Exercise requirements = Below are some records. Say in a single number how many of their lines include the word "localparam".

Given entries =
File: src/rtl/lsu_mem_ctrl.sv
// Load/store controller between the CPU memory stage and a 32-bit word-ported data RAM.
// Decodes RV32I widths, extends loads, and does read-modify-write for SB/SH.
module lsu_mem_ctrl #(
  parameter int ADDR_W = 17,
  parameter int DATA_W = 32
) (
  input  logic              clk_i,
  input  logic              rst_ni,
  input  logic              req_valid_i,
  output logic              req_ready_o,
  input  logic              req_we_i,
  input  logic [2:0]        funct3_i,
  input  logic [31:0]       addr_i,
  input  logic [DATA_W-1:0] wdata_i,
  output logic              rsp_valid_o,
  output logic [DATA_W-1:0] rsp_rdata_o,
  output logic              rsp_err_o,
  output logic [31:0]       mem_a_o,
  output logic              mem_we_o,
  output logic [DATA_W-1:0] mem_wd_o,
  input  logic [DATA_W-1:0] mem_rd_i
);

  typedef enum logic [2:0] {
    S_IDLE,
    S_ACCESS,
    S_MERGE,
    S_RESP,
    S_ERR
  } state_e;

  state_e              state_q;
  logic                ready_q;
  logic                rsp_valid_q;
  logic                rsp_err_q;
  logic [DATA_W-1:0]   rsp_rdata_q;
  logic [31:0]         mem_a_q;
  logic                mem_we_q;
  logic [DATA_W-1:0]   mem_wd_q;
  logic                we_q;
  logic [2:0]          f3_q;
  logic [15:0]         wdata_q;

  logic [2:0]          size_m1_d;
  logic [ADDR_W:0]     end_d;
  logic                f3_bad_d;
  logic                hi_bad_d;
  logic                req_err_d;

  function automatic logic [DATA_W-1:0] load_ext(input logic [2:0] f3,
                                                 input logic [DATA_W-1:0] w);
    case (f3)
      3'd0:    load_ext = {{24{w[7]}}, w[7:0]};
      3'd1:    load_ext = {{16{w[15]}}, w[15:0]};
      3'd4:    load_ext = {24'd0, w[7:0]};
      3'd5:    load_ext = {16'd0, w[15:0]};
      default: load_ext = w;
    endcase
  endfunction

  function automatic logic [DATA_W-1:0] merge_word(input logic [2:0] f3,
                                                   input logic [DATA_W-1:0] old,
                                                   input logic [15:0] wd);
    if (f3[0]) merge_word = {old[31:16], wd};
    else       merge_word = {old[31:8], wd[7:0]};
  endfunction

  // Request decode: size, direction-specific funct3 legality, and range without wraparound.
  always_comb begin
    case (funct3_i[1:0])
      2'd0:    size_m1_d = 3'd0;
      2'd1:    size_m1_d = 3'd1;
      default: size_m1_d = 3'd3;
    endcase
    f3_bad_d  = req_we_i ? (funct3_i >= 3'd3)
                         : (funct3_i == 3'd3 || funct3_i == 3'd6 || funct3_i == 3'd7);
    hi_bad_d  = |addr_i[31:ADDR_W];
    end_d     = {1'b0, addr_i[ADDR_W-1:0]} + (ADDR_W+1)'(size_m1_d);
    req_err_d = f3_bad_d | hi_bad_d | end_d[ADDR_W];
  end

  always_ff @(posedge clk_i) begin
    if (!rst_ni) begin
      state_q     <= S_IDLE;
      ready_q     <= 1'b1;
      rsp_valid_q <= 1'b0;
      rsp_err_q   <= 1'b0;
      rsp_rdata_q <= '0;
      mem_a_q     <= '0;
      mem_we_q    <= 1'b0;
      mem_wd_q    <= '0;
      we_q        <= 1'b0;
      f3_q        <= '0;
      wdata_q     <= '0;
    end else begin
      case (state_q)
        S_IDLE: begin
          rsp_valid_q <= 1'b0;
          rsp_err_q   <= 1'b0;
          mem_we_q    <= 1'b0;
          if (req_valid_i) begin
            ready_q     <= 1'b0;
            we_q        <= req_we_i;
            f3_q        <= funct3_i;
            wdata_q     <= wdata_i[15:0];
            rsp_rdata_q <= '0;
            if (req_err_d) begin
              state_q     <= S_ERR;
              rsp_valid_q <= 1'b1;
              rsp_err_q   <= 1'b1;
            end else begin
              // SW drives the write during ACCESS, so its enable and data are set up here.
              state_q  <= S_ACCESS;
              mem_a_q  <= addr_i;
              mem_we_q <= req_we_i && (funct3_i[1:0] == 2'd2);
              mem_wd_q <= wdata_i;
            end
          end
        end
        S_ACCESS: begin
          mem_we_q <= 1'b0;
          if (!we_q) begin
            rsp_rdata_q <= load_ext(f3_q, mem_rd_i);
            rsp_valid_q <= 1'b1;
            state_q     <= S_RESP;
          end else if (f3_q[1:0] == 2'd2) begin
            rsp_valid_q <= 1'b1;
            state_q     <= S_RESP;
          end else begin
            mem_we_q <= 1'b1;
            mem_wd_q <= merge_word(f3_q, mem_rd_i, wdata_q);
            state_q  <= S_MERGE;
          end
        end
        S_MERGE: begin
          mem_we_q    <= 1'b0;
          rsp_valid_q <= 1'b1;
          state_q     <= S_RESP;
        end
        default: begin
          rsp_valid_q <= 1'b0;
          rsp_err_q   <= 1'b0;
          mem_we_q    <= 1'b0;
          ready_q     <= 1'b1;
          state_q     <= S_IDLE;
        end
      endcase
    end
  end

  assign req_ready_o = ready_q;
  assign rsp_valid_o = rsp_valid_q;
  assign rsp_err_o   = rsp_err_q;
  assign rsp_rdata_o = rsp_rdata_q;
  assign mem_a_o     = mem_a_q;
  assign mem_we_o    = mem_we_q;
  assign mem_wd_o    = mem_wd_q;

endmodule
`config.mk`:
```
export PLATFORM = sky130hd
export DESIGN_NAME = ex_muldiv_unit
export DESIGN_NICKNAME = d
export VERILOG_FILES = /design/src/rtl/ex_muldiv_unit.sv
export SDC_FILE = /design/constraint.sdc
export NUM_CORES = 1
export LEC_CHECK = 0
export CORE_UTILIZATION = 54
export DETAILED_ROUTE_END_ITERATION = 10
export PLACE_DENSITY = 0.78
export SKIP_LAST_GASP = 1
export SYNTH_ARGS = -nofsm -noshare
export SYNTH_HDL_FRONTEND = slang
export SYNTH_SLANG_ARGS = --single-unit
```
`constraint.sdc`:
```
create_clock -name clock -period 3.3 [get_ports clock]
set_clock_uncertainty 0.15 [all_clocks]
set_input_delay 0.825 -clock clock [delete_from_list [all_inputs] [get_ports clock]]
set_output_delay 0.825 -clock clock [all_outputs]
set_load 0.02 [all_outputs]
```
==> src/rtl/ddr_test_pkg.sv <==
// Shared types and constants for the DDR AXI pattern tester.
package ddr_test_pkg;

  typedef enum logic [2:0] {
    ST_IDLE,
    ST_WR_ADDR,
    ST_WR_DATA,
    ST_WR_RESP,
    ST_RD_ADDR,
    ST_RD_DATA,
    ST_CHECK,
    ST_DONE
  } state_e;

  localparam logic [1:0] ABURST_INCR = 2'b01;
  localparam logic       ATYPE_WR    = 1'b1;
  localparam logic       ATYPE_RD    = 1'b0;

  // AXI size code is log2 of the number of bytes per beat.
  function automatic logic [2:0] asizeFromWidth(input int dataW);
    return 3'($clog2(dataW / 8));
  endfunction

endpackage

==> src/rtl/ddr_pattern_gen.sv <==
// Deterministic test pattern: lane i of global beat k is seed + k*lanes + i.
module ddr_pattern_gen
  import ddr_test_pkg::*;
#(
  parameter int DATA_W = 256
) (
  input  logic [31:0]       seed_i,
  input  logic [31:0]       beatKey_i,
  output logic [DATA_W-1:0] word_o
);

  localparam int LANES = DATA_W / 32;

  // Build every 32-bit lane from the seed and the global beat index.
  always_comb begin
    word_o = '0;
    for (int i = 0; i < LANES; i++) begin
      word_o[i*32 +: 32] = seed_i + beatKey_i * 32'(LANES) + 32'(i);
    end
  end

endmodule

Result = 4